Supplied records Block Start

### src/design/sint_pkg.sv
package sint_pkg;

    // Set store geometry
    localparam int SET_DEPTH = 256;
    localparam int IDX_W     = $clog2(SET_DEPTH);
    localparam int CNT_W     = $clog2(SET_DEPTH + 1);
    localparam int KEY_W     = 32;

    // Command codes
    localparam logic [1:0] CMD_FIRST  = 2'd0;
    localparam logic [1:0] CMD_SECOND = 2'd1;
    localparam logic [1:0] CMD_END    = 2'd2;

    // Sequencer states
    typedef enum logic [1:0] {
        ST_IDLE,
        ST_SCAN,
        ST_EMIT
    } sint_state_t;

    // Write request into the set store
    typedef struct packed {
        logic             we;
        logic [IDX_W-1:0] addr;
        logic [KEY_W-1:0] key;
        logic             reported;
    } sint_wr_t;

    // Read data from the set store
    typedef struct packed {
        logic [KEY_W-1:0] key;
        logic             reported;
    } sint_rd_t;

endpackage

Supplied records Block End

- What the exercise asks
The records above must be transcribed line for line, exactly.

- Response to this task
### src/design/sint_pkg.sv
package sint_pkg;

    // Set store geometry
    localparam int SET_DEPTH = 256;
    localparam int IDX_W     = $clog2(SET_DEPTH);
    localparam int CNT_W     = $clog2(SET_DEPTH + 1);
    localparam int KEY_W     = 32;

    // Command codes
    localparam logic [1:0] CMD_FIRST  = 2'd0;
    localparam logic [1:0] CMD_SECOND = 2'd1;
    localparam logic [1:0] CMD_END    = 2'd2;

    // Sequencer states
    typedef enum logic [1:0] {
        ST_IDLE,
        ST_SCAN,
        ST_EMIT
    } sint_state_t;

    // Write request into the set store
    typedef struct packed {
        logic             we;
        logic [IDX_W-1:0] addr;
        logic [KEY_W-1:0] key;
        logic             reported;
    } sint_wr_t;

    // Read data from the set store
    typedef struct packed {
        logic [KEY_W-1:0] key;
        logic             reported;
    } sint_rd_t;

endpackage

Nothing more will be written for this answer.